Van Helsing: la tragica epitome di quello che si può fare di sbagliato con 150 milioni di dollari, questa inutile, ridicola caccia al vampiro ambientata del XIX secolo non è altro che una ammasso di effetti speciali, una sfilata di ridicoli gadget e attori di incredibile fissità che masticano un dialogo farcito di frasi fatte e stantie. Malgrado sia stato ispirato (se di ispirazione si può parlare) a un personaggio di Dracula, lo scrittore-regista Stephen Sommers non si è preoccupato del benché minimo approfondimento del personaggio, preferendo un approccio ottundente e privo di stile.

Resident Evil: Apocalypse: In un epoca di rinato interesse nei confronti degli zombi che ha visto film come 28 Giorni Dopo o il divertentissimo Shaun of the Dead, l’inconsistenza totale di questo zoppicante sequel non si può che definire patetica.
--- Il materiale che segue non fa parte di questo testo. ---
[src/crcff_pkg.sv]
// ----------------------------------------------------------------------------
// crcff_pkg: shared types and functions for the CRC-checked frame filter
// Frame geometry, status codes, CRC-16 byte update and stage structs.
// ----------------------------------------------------------------------------
`default_nettype none

package crcff_pkg;

  localparam int FRAME_LEN  = 11;
  localparam int HASHED_LEN = 9;
  localparam int STORED_LEN = FRAME_LEN - 1;

  localparam logic [3:0] POS_LAST = 4'(FRAME_LEN - 1);
  localparam logic [3:0] POS_SAT  = 4'(FRAME_LEN + 1);
  localparam logic [3:0] POS_HASH = 4'(HASHED_LEN);

  localparam logic [15:0] CRC_POLY = 16'h8408;
  localparam logic [15:0] CRC_INIT = 16'hFFFF;

  localparam int IN_TDATA_W  = 8;
  localparam int OUT_TDATA_W = 176;

  typedef enum logic [1:0] {
    STATUS_OK     = 2'd0,
    STATUS_CRC    = 2'd1,
    STATUS_PLAUS  = 2'd2,
    STATUS_XFER   = 2'd3
  } status_t;

  typedef struct packed {
    logic [7:0] rx_byte;
    logic       end_of_frame;
    logic       transfer_error;
  } in_item_t;

  typedef struct packed {
    logic [31:0] general_fail_count;
    logic [31:0] hash_fail_count;
    logic [31:0] read_count;
    logic        shutdown_request;
    logic [7:0]  good_payload_high;
    logic [63:0] good_payload_low;
    status_t     status;
  } result_t;

  // Reflected CRC-16, one byte, LSB first
  function automatic logic [15:0] crc_byte(input logic [15:0] crc, input logic [7:0] b);
    logic [15:0] c;
    c = crc;
    for (int k = 0; k < 8; k++) begin
      if (c[0] ^ b[k]) begin
        c = (c >> 1) ^ CRC_POLY;
      end else begin
        c = c >> 1;
      end
    end
    return c;
  endfunction

endpackage

`default_nettype wire

[src/crcff_ingress.sv]
// ----------------------------------------------------------------------------
// crcff_ingress: input register
// Holds one received byte transaction until the core takes it.
// ----------------------------------------------------------------------------
`default_nettype none

module crcff_ingress
  import crcff_pkg::*;
(
  input  wire logic     clk,
  input  wire logic     rst,
  input  wire logic     in_valid,
  output logic          in_ready,
  input  wire in_item_t in_item,
  input  wire logic     take,
  output logic          item_valid,
  output in_item_t      item
);

  assign in_ready = !item_valid || take;

  always_ff @(posedge clk) begin
    if (rst) begin
      item_valid <= 1'b0;
    end else if (in_ready) begin
      item_valid <= in_valid;
    end
  end

  always_ff @(posedge clk) begin
    if (in_ready && in_valid) begin
      item <= in_item;
    end
  end

endmodule

`default_nettype wire

[src/crcff_core.sv]
// ----------------------------------------------------------------------------
// crcff_core: frame assembly, CRC check, plausibility filter and counters
// Updates frame state per byte and forms the result at frame end.
// ----------------------------------------------------------------------------
`default_nettype none

module crcff_core
  import crcff_pkg::*;
(
  input  wire logic     clk,
  input  wire logic     rst,
  input  wire logic     step,
  input  wire in_item_t item,
  output logic          frame_end,
  output result_t       result
);

  logic [3:0]  byte_position;
  logic [15:0] running_crc;
  logic [7:0]  frame_bytes [STORED_LEN];
  logic [7:0]  last_good_payload [HASHED_LEN];
  logic [7:0]  ref_first_byte;
  logic [6:0]  ref_second_byte;
  logic [1:0]  mismatch_run;
  logic        shutdown_latched;
  logic [31:0] frames_read;
  logic [31:0] hash_fails;
  logic [31:0] general_fails;

  logic [3:0]  byte_position_next;
  logic [15:0] crc_inv;
  logic        len_ok;
  logic        crc_ok;
  logic        mismatch;
  status_t     status;
  logic [1:0]  mismatch_run_next;
  logic        refs_load;
  logic        keep;
  logic [7:0]  payload_next [HASHED_LEN];
  logic        pulse;
  logic [31:0] frames_read_next;
  logic [31:0] hash_fails_next;
  logic [31:0] general_fails_next;

  assign frame_end = item.transfer_error || item.end_of_frame;
  assign byte_position_next = (byte_position < POS_SAT) ? byte_position + 4'd1 : byte_position;

  assign crc_inv  = ~running_crc;
  assign len_ok   = !item.transfer_error && (byte_position == POS_LAST);
  assign crc_ok   = {crc_inv[7:0], crc_inv[15:8]} == {frame_bytes[STORED_LEN-1], item.rx_byte};
  assign mismatch = (frame_bytes[0] != ref_first_byte) &&
                    (frame_bytes[1][6:0] != ref_second_byte);

  always_comb begin
    status            = STATUS_OK;
    mismatch_run_next = mismatch_run;
    refs_load         = 1'b0;
    if (!len_ok) begin
      status = STATUS_XFER;
    end else if (!crc_ok) begin
      status = STATUS_CRC;
    end else if (mismatch) begin
      if (mismatch_run != 2'd0) begin
        status            = STATUS_PLAUS;
        mismatch_run_next = 2'd2;
      end else begin
        mismatch_run_next = 2'd1;
      end
    end else begin
      refs_load         = 1'b1;
      mismatch_run_next = 2'd0;
    end
  end

  assign keep = (status == STATUS_OK);

  always_comb begin
    for (int i = 0; i < HASHED_LEN; i++) begin
      payload_next[i] = keep ? frame_bytes[i] : last_good_payload[i];
    end
  end

  assign pulse              = !shutdown_latched && payload_next[1][7];
  assign frames_read_next   = frames_read + 32'd1;
  assign hash_fails_next    = (status == STATUS_CRC || status == STATUS_PLAUS) ?
                              hash_fails + 32'd1 : hash_fails;
  assign general_fails_next = (status == STATUS_XFER) ? general_fails + 32'd1 : general_fails;

  always_comb begin
    result.status             = status;
    result.good_payload_high  = payload_next[HASHED_LEN-1];
    result.shutdown_request   = pulse;
    result.read_count         = frames_read_next;
    result.hash_fail_count    = hash_fails_next;
    result.general_fail_count = general_fails_next;
    for (int i = 0; i < 8; i++) begin
      result.good_payload_low[8*i +: 8] = payload_next[i];
    end
  end

  always_ff @(posedge clk) begin
    if (rst) begin
      byte_position    <= '0;
      running_crc      <= CRC_INIT;
      ref_first_byte   <= '0;
      ref_second_byte  <= '0;
      mismatch_run     <= '0;
      shutdown_latched <= 1'b0;
      frames_read      <= '0;
      hash_fails       <= '0;
      general_fails    <= '0;
      for (int i = 0; i < HASHED_LEN; i++) begin
        last_good_payload[i] <= '0;
      end
    end else if (step) begin
      if (frame_end) begin
        byte_position    <= '0;
        running_crc      <= CRC_INIT;
        frames_read      <= frames_read_next;
        hash_fails       <= hash_fails_next;
        general_fails    <= general_fails_next;
        shutdown_latched <= shutdown_latched || pulse;
        if (len_ok && crc_ok) begin
          mismatch_run <= mismatch_run_next;
        end
        if (len_ok && crc_ok && refs_load) begin
          ref_first_byte  <= frame_bytes[0];
          ref_second_byte <= frame_bytes[1][6:0];
        end
        for (int i = 0; i < HASHED_LEN; i++) begin
          last_good_payload[i] <= payload_next[i];
        end
      end else begin
        byte_position <= byte_position_next;
        if (byte_position < POS_HASH) begin
          running_crc <= crc_byte(running_crc, item.rx_byte);
        end
      end
    end
  end

  // Frame byte store, written at the current position; byte 10 is used live
  always_ff @(posedge clk) begin
    if (step && !item.transfer_error) begin
      for (int i = 0; i < STORED_LEN; i++) begin
        if (byte_position == 4'(i)) begin
          frame_bytes[i] <= item.rx_byte;
        end
      end
    end
  end

endmodule

`default_nettype wire

[src/crc_checked_frame_filter.sv]
// Path: a frame's last byte transaction passes the input register, then the
// output register, which holds the result until it is taken.
// Throughput: one byte per cycle while the result side accepts; while a result
// waits unaccepted in the output register, no byte moves through the core.
// Reset: synchronous, active high; clears counters, references, kept payload
// and frame position, and empties both registers.
// ----------------------------------------------------------------------------
// crc_checked_frame_filter: CRC-16 checked 11-byte frame filter
// Input register, per-byte core and output register on stream channels.
// ----------------------------------------------------------------------------
`default_nettype none

module crc_checked_frame_filter
  import crcff_pkg::*;
(
  input  wire logic                   clk,
  input  wire logic                   rst,
  input  wire logic                   s_tvalid,
  output logic                        s_tready,
  input  wire logic [IN_TDATA_W-1:0]  s_tdata,  // rx_byte[7:0]
  input  wire logic                   s_tlast,  // end_of_frame
  input  wire logic                   s_tuser,  // transfer_error
  output logic                        m_tvalid,
  input  wire logic                   m_tready,
  // status[1:0], good_payload_low[65:2], good_payload_high[73:66],
  // shutdown_request[74], read_count[106:75], hash_fail_count[138:107],
  // general_fail_count[170:139], zero[175:171]
  output logic [OUT_TDATA_W-1:0]      m_tdata
);

  in_item_t in_item;
  in_item_t item;
  logic     item_valid;
  logic     out_free;
  logic     step;
  logic     frame_end;
  result_t  result;
  result_t  out_reg;

  assign in_item.rx_byte        = s_tdata;
  assign in_item.end_of_frame   = s_tlast;
  assign in_item.transfer_error = s_tuser;

  assign out_free = !m_tvalid || m_tready;
  assign step     = item_valid && out_free;

  crcff_ingress u_ingress (
    .clk        (clk),
    .rst        (rst),
    .in_valid   (s_tvalid),
    .in_ready   (s_tready),
    .in_item    (in_item),
    .take       (step),
    .item_valid (item_valid),
    .item       (item)
  );

  crcff_core u_core (
    .clk       (clk),
    .rst       (rst),
    .step      (step),
    .item      (item),
    .frame_end (frame_end),
    .result    (result)
  );

  always_ff @(posedge clk) begin
    if (rst) begin
      m_tvalid <= 1'b0;
    end else if (out_free) begin
      m_tvalid <= step && frame_end;
    end
  end

  always_ff @(posedge clk) begin
    if (step && frame_end) begin
      out_reg <= result;
    end
  end

  assign m_tdata = {(OUT_TDATA_W - $bits(result_t))'(0), out_reg};

endmodule

`default_nettype wire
La star Milla Jovovich è tragicamente priva di personalità ma sempre pronta a mitragliare e a combattere a colpi di kung-fu ballonzolanti divoratori di carne umana saltando con una moto attraverso finestre senza alcuna apparente ragione.

I, Robot: Nel tentativo di trasformare la dirompente sfida intellettuale e morale della serie di storie di Isaac Asimov in un blockbuster estivo, il regista Alex Proyas l’ha privata del sia pur minimo barlume di intelligenza o originalità. Il film offre solo un Will Smith in un esecrabile cliché del poliziotto-eroe del futuro, appena divorziato e ribelle (con tanto di tenente pronto a privarlo del distintivo) che ha una teoria, cui nessuno crede, secondo la quale i robot domestici sono parte di una gigantesca cospirazione per dominare il mondo. Ehi, non è che i robot avranno scritto anche il copione?

La Foresta dei Pugnali Volanti: sebbene sia stato diretto dallo stesso uomo che c’è dietro Hero, forse il miglior film del genere mai prodotto, questo è un melodramma romantico, presuntuoso, ridondante e di cui non si vede mai la fine, a dimostrazione che il regista ha chiaramente perso qualsiasi senso di moderazione o autodisciplina. Ogni momento è stato portato a un tale inutile punto di finezza visiva da rasentare l’assurdità. Ogni briciolo di emozione sembra mirato all’istrionismo strappalacrime. Ogni duello è lento, lento, l-e-n-t-o fino a portare, dopo una parvenza di coinvolgimento iniziale a una vuota e protratta parodia di se stesso. Questo film sembra l’equivalente, sottotitolato, di un film d’azione alla Jerry Bruckheimer.

Il Fantasma dell’Opera: un’appariscente, puerile melodramma con canzoni così tonanti e addirittura oltre il melenso. Il regista Joel Shumacher è stato responsabile, in passato, di uno dei film d’azione più noiosi, rumorosi e pieni di cliché della storia di Hollywood, parliamo di Batman e Robin del 1977, e l’incontro con Lloyd Webber per realizzare questo film sembra proprio un matrimonio benedetto dall’inferno.

King Arthur: una costosissima versione della leggenda di Camelot sponsorizzata come “la verità mai narrata prima”, in realtà una versione dei fatti in cui Arthur è mortalmente noioso, Lancillotto ha una barba da hippy e Ginevra è una focosa guerriera mezza nuda e post-femminista. Un blockbuster soporifero, pieno di sangue tanto per farlo vietare ai più piccoli, sporcizia e spade che cozzano.